“Alexa, put marshmallows on the shopping list!” my son Evan yelled into the cylindrical speaker sitting on our kitchen counter.
“Evan, you don’t have to yell at it, and we don’t need marshmallows,” I said.
“I added marshmallows to your shopping list,” the speaker replied, deciding that it was human enough to both refer to itself in the first person, and to choose sides in a family debate.
“Take marshmallows off the shopping list,” I said, but Alexa sat in silence. I’d forgotten she plays by “Simon Says” rules.
Without skipping a beat, Evan said, “Alexa, add Jell-o to the shopping list.”
“I added Jell-o to your shopping list,” Alexa replied.
“Hooray!” Evan cheered, taking a victory lap around the kitchen, not appreciating the very loose correlation between what goes on the shopping list and what we actually buy.
He was ganging up on me with our new Amazon Echo, a device that invaded our home, along with approximately five million other homes, this holiday season. Amazon sold out of the devices well before Christmas, rewarding me for making the purchase way back on Black Friday, which gets its name from the amount of money that retailers make, and also from the color it turns our souls.
I bought the Echo for my wife, Kara, because we’ve been together for almost seventeen years, running at a rate of about thirty gift-giving occasions per year. To avoid reruns, I can only buy her things that were invented since the last occasion. For her next birthday, I’m hoping to buy her pretzels that get themselves out of the pantry, to save her the effort of asking me to get them for her.
For now, though, we’re still getting used to having the Echo in our home, sitting on the kitchen counter, listening to our every conversation in the hopes that someone will say, “Alexa, put boogers on the shopping list.” Well, that might not be what she’s hoping to hear, but that’s what she’s going to get in our house.
Some privacy advocates (who must have something to hide) have noted that allowing a corporation to monitor every word you say in your home might not be the smartest idea. In Arkansas, the police are seeking to retrieve information that an Echo may have recorded at a murder scene, raising an important point: You should always unplug your Echo before you murder someone. As a corollary, if you’re hanging out with someone and you notice them unplugging their Echo, you might want to quickly find a different place to hang out.

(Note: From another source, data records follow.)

Source: an optimization exercise on an open RTL-to-GDS flow (aim: a short achievable clock period and few clock cycles). Production flows keep margins and buffers that such runs may drop. At most, simulation tests tie the RTL to the original design; equivalence was not proved. For run 2, only the layout was checked, not whether the RTL still works. No activity file was given, so power comes from the tool's default toggle rates.

**flow/run.sh**
```bash
#!/bin/bash
# synth_recipe.tcl (not shown) runs the flow's synth.tcl, then flattens the netlist and writes it again
# the make line also repeats each setting of config.mk as NAME=value (left out here)
make -C /OpenROAD-flow-scripts/flow DESIGN_CONFIG=/design/flow/config.mk WORK_HOME=/design/flow/orfs CLKGATE_MAP_FILE= SYNTH_SCRIPT=/design/flow/synth_recipe.tcl finish
```
**flow/config.mk**
```make
export PLATFORM = sky130hd
export DESIGN_NAME = mipsCore
export DESIGN_NICKNAME = mipsCore
export VERILOG_FILES = /design/flow/design.v
export SDC_FILE = /design/flow/constraint.sdc
export NUM_CORES = 4
export LEC_CHECK = 0
export CAP_MARGIN = 20
export CORE_MARGIN = 2
export CORE_UTILIZATION = 40
export SLEW_MARGIN = 20
```
**flow/constraint.sdc**
```tcl
create_clock -name core_clock -period 11.0 [get_ports {clk}]
set_input_delay 2.2000 -clock core_clock [delete_from_list [all_inputs] [get_ports {clk}]]
set_output_delay 2.2000 -clock core_clock [all_outputs]
set_load 0.01 [all_outputs]
```
**flow/design.v**
```verilog
package mipsPkg;
    typedef logic [32-1:0] word_t;
    typedef logic [$clog2(32)-1:0] regIdx_t;
    typedef logic [5:0] opcode_t;  
    typedef logic [5:0] funct_t;   
    typedef enum logic [2:0] {
        ALU_NOP  = 3'd0,
        ALU_ADD  = 3'd1,
        ALU_SUB  = 3'd2,
        ALU_AND  = 3'd3,
        ALU_OR   = 3'd4,
        ALU_SLT  = 3'd5,
        ALU_SLTU = 3'd6
    } aluOp_t;
endpackage
module control
(
    input  mipsPkg::word_t  instr,
    output logic            regDst,    
    output logic            jump,
    output logic            branch,
    output logic            memToReg,  
    output mipsPkg::aluOp_t aluOp,
    output logic            memWrite,
    output logic            aluSrc,    
    output logic            regWrite,
    output logic            extZero    
);
    mipsPkg::opcode_t opcode;
    mipsPkg::funct_t  funct;
    mipsPkg::aluOp_t  rTypeOp;     
    logic             rTypeValid;  
    assign opcode = instr[31:26];
    assign funct  = instr[5:0];
    always_comb
    begin
        rTypeValid = 1'b1;
        case (funct)
            6'b100000, 6'b100001: rTypeOp = mipsPkg::ALU_ADD;  
            6'b100010, 6'b100011: rTypeOp = mipsPkg::ALU_SUB;
            6'b100100:              rTypeOp = mipsPkg::ALU_AND;
            6'b100101:               rTypeOp = mipsPkg::ALU_OR;
            6'b101010:              rTypeOp = mipsPkg::ALU_SLT;
            6'b101011:             rTypeOp = mipsPkg::ALU_SLTU;
            default:
            begin
                rTypeOp    = mipsPkg::ALU_NOP;
                rTypeValid = 1'b0;
            end
        endcase
    end
    always_comb
    begin
        regDst   = 1'b0;
        jump     = 1'b0;
        branch   = 1'b0;
        memToReg = 1'b0;
        aluOp    = mipsPkg::ALU_NOP;
        memWrite = 1'b0;
        aluSrc   = 1'b0;
        regWrite = 1'b0;
        extZero  = 1'b0;
        case (opcode)
            6'b000000:
            begin
                regDst   = 1'b1;
                aluOp    = rTypeOp;
                regWrite = rTypeValid;  
            end
            6'b001000:
            begin
                aluOp    = mipsPkg::ALU_ADD;
                aluSrc   = 1'b1;
                regWrite = 1'b1;
            end
            6'b001101:
            begin
                aluOp    = mipsPkg::ALU_OR;
                aluSrc   = 1'b1;
                regWrite = 1'b1;
                extZero  = 1'b1;
            end
            6'b100011:
            begin
                memToReg = 1'b1;
                aluOp    = mipsPkg::ALU_ADD;  
                aluSrc   = 1'b1;
                regWrite = 1'b1;
            end
            6'b101011:
            begin
                aluOp    = mipsPkg::ALU_ADD;
                aluSrc   = 1'b1;
                memWrite = 1'b1;
            end
            6'b000100:
            begin
                branch = 1'b1;
                aluOp  = mipsPkg::ALU_SUB;  
            end
            6'b000010: jump = 1'b1;
            default: ;
        endcase
    end
endmodule
module alu
(
    input  mipsPkg::word_t  a,
    input  mipsPkg::word_t  b,
    input  mipsPkg::aluOp_t aluOp,
    output mipsPkg::word_t  result,
    output logic            zero
);
    mipsPkg::word_t sum;
    mipsPkg::word_t diff;
    assign sum  = a + b;
    assign diff = a - b;
    always_comb
    begin
        case (aluOp)
            mipsPkg::ALU_ADD:  result = sum;
            mipsPkg::ALU_SUB:  result = diff;
            mipsPkg::ALU_AND:  result = a & b;
            mipsPkg::ALU_OR:   result = a | b;
            mipsPkg::ALU_SLT:
            begin
                result = {31'b0, $signed(a) < $signed(b)};
            end
            mipsPkg::ALU_SLTU: result = {31'b0, a < b};
            default:           result = '0;  
        endcase
    end
    assign zero = (result == '0);
endmodule
module regFile
(
    input  logic             clk,
    input  logic             rst,
    input  mipsPkg::regIdx_t readAddrA,
    input  mipsPkg::regIdx_t readAddrB,
    output mipsPkg::word_t   readDataA,
    output mipsPkg::word_t   readDataB,
    input  logic             writeEn,
    input  mipsPkg::regIdx_t writeAddr,
    input  mipsPkg::word_t   writeData
);
    mipsPkg::word_t regs [1:32-1];
    always_ff @(posedge clk)
    begin
        if (rst)
        begin
            for (int i = 1; i < 32; i++)
                regs[i] <= '0;
        end
        else if (writeEn && (writeAddr != '0))
        begin
            regs[writeAddr] <= writeData;
        end
    end
    assign readDataA = (readAddrA == '0) ? '0 : regs[readAddrA];
    assign readDataB = (readAddrB == '0) ? '0 : regs[readAddrB];
endmodule
module pcUnit
(
    input  logic           clk,
    input  logic           rst,
    input  logic           jump,
    input  logic           branch,
    input  logic           zero,
    input  mipsPkg::word_t instr,
    output mipsPkg::word_t pc
);
    mipsPkg::word_t pcPlus4;
    mipsPkg::word_t branchOffset;
    mipsPkg::word_t branchTarget;
    mipsPkg::word_t jumpTarget;
    mipsPkg::word_t nextPc;
    assign pcPlus4 = pc + 32'd4;
    assign branchOffset = {{14{instr[15]}}, instr[15:0], 2'b00};
    assign branchTarget = pcPlus4 + branchOffset;
    assign jumpTarget = {pcPlus4[31:28], instr[25:0], 2'b00};
    always_comb
    begin
        nextPc = pcPlus4;  
        if (jump)
            nextPc = jumpTarget;
        else if (branch && zero)
            nextPc = branchTarget;  
    end
    always_ff @(posedge clk)
    begin
        if (rst)
            pc <= 32'h0000_0000;
        else
            pc <= nextPc;
    end
endmodule
module mipsCore
(
    input  logic           clk,
    input  logic           rst,
    output mipsPkg::word_t instrAddr,
    input  mipsPkg::word_t instr,
    output mipsPkg::word_t dataAddr,
    output mipsPkg::word_t dataWrite,
    output logic           dataWriteEn,
    input  mipsPkg::word_t dataRead
);
    logic            ctrlRegDst;
    logic            ctrlJump;
    logic            ctrlBranch;
    logic            ctrlMemToReg;
    mipsPkg::aluOp_t ctrlAluOp;
    logic            ctrlMemWrite;
    logic            ctrlAluSrc;
    logic            ctrlRegWrite;
    logic            ctrlExtZero;
    mipsPkg::regIdx_t rs;
    mipsPkg::regIdx_t rt;
    mipsPkg::regIdx_t rd;
    mipsPkg::regIdx_t writeReg;
    logic [15:0]      imm;
    mipsPkg::word_t   immExt;
    mipsPkg::word_t   regA;
    mipsPkg::word_t   regB;
    mipsPkg::word_t   aluB;
    mipsPkg::word_t   aluResult;
    logic             aluZero;
    mipsPkg::word_t   writeBack;
    mipsPkg::word_t   pc;
    logic             regWriteEn;
    assign rs  = instr[25:21];
    assign rt  = instr[20:16];
    assign rd  = instr[15:11];
    assign imm = instr[15:0];
    assign immExt = ctrlExtZero ? {16'b0, imm} : {{16{imm[15]}}, imm};
    assign aluB   = ctrlAluSrc ? immExt : regB;
    assign writeReg   = ctrlRegDst ? rd : rt;
    assign writeBack  = ctrlMemToReg ? dataRead : aluResult;
    assign regWriteEn = ctrlRegWrite && !rst;  
    control decoder_i (
        .instr    (instr),
        .regDst   (ctrlRegDst),
        .jump     (ctrlJump),
        .branch   (ctrlBranch),
        .memToReg (ctrlMemToReg),
        .aluOp    (ctrlAluOp),
        .memWrite (ctrlMemWrite),
        .aluSrc   (ctrlAluSrc),
        .regWrite (ctrlRegWrite),
        .extZero  (ctrlExtZero)
    );
    regFile regs_i (
        .clk       (clk),
        .rst       (rst),
        .readAddrA (rs),
        .readAddrB (rt),
        .readDataA (regA),
        .readDataB (regB),
        .writeEn   (regWriteEn),
        .writeAddr (writeReg),
        .writeData (writeBack)
    );
    alu alu_i (
        .a      (regA),
        .b      (aluB),
        .aluOp  (ctrlAluOp),
        .result (aluResult),
        .zero   (aluZero)
    );
    pcUnit pcUnit_i (
        .clk    (clk),
        .rst    (rst),
        .jump   (ctrlJump),
        .branch (ctrlBranch),
        .zero   (aluZero),
        .instr  (instr),
        .pc     (pc)
    );
    assign instrAddr   = pc;
    assign dataAddr    = aluResult;
    assign dataWrite   = regB;
    assign dataWriteEn = ctrlMemWrite && !rst;
endmodule
```
==> results.txt, run 1 <==
Yosys
The part of the Yosys area used for sequential elements is 0.5142. The most used flip-flop cell after synthesis is edfxtp_1. By count the netlist is led by 1,167 x nor2_1, 1,024 x edfxtp_1, 640 x mux4_2, 369 x clkbuf_1, 174 x nand2_1. Of the post-synthesis cell area, the dominant cell type holds 0.5043. The number of instances in the synthesized netlist is 4,617. The fraction of synthesis flops using an asynchronous set or reset pin is 0.

Yosys attributes the largest share of cell area to edfxtp_1 50%, mux4_2 24%, nor2_1 7.2%. Synthesis inferred 1,054 register bits. In this run, synthesis inferred 1,024 flip-flops with an integrated enable. In this run the mean area of a mapped cell was 13.21 µm². The Yosys step of the flow raised 4 warnings. The most common cell in the synthesized netlist is nor2_1. The largest total area in the synthesized netlist belongs to edfxtp_1.

Yosys mapped the design onto 81 distinct sky130hd cell types. The mapped cell area is 60,970 µm².

Global routing
The number of global-route vias before repair is 42.50k. Entering global routing, the biggest net connects 58 pins. The first global-routing pass estimated 311,300 µm of wire. The number of antenna violations at the first check in global routing was 7. For this run, the total global-route usage over all layers was measured as 0.2779. After global routing the overflow that remains totals 0.

Clock tree
The H-tree was split into 3 levels. The quantity of hold-fixing buffers added after cts is 0. In this run the post-CTS setup repair buffer count came out at 0. The root buffer cell chosen for the clock tree is clkbuf_16. The deepest clock path buffer count is 3. The number of buffers created by CTS is 112.

The number of clock sinks is 1,054. After clock tree synthesis, the repair step resized 0 gates. TritonCTS built the clock tree. After clock tree synthesis, the clock-pin slew on the worst setup and hold paths is 0.06 ns.

The insertion delay to the later sink of the worst-skew pair is 0.74 ns.

Finish
For this run, the share of the core covered by cells in the final layout is 0.4596. The fraction of final layout cells with drive strength greater than 1 is 0.2374. The finished cells cover 69,730 µm².

The finished layout holds 6,825 standard cells, fillers aside. The layout net count is 4,896. The filler cell count is 13.42k. The layout overhead on the synthesized area is 14.37%.

Worst setup path
The register-to-register setup slack is 3.18 ns. The endpoint arrival time on the critical path is 8.44 ns. At the worst endpoint, the required time is 8.80 ns.

For the worst flop-to-flop path, the logic depth is 23. The critical path start-end classification is in2out. The maximum fanout along the worst path is 26. The worst setup path is launched from a primary input. The nature of the critical path endpoint is a primary output. The launch point of the worst reg-to-reg path is regs_i.regs[15][4]$_SDFFCE_PN0P_. The endpoint identified for the worst register-to-register timing path is pcUnit_i.pc[22]$_SDFF_PP0_.

STA
Setup repair after global routing left no endpoint under its margin. The tightest slew margin relative to the limit is 0.2095. The number of failing hold endpoints at the final stage is 0.

The number of slew-limit violations in the final report came to 0. The highest clock rate is 93.98 MHz. The pin slew with the least headroom to its limit is 1.186 ns.

The final worst-path cycle share is 0.9673. Setup total negative slack on the finished layout was measured at 0 ns. The setup violation total in the final timing report is 0. Across the routed clock network, the largest skew measured is 0.05274 ns. The shortest clock period the worst path allows after layout is 10.64 ns. Across all hold checks on the routed design, the worst slack comes to 0.7083 ns.

Run
Across the run, the number of max-cap violations was 0.

Route
In this run, the number of DRC markers left after iteration 0 of detailed routing was 6,554. The routed wire length per instance is 32.13 µm. The count of antenna-violating nets left after detailed routing is 0. In the routed layout, each cell is associated on average with a via count of 6.380. For this run, the detailed router's first-pass iteration total came to 8.

For this run, design rule violations remaining after detail routing come to 0. The total detailed-routing wirelength is 219,300 µm. The routed layout has 43.55k vias.

Place
The congestion estimate from routability-driven global placement came to 0.9298. The count of buffers added on input and output ports is 160. Once placement finished, the instance area stood at 65,930 µm².

The wire-length estimate of the detail-placed layout is 137,700 µm. Including well taps, the total number of placed cells is 6,607.

Power
The power density normalized to cell area is 154.9 nW/µm². The leakage dissipation is 24.77 nW. The maximum VDD drop is 125.9 µV.

Run status
The run finished with no timing, DRC or antenna violations.

Floorplan
The die is 394.4 µm tall. The floorplan step defined a die boundary enclosing 155,600 µm². The die width is 394.4 µm. The starting density of the core is 0.4018. The floorplan has 143 rows.

In this run the count of I/O pins placed on the die edge is 163. The placeable core region is 151,700 µm².

Min path
The path with the worst hold slack has its endpoint at pcUnit_i.pc[31]$_SDFF_PP0_. The startpoint identified for the worst hold timing path is pcUnit_i.pc[31]$_SDFF_PP0_. The type of the tightest min-delay check is reg2reg. The worst hold path depth is 3.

Of course, the main purpose of an Echo is to play music, and I’ll be able to use the Echo to play motivational tunes while I use the gift that my kids got for me: A pull-up bar that rests on the trim atop a door frame, and somehow magically doesn’t rip the whole door frame down when a grown man ringed with five extra pounds of Christmas cookies hangs from it. So far, the bar seems like a fantastic piece of workout equipment. Some exercise programs brag about taking only thirty minutes out of your day, but as it turns out, with that thing, I can do a complete upper-body workout in five seconds.
“Why are you dangling there, Daddy?” Evan will ask.
“Don’t bother Daddy while he’s dangling,” I’ll respond, then the door frame will creak with relief as I drop to the floor, exhausted. It’s going to take a lot of dangling before I look like the guy on the box.
Plus, dangling works up a hunger. Maybe we’ll leave the marshmallows and Jell-o on the list after all.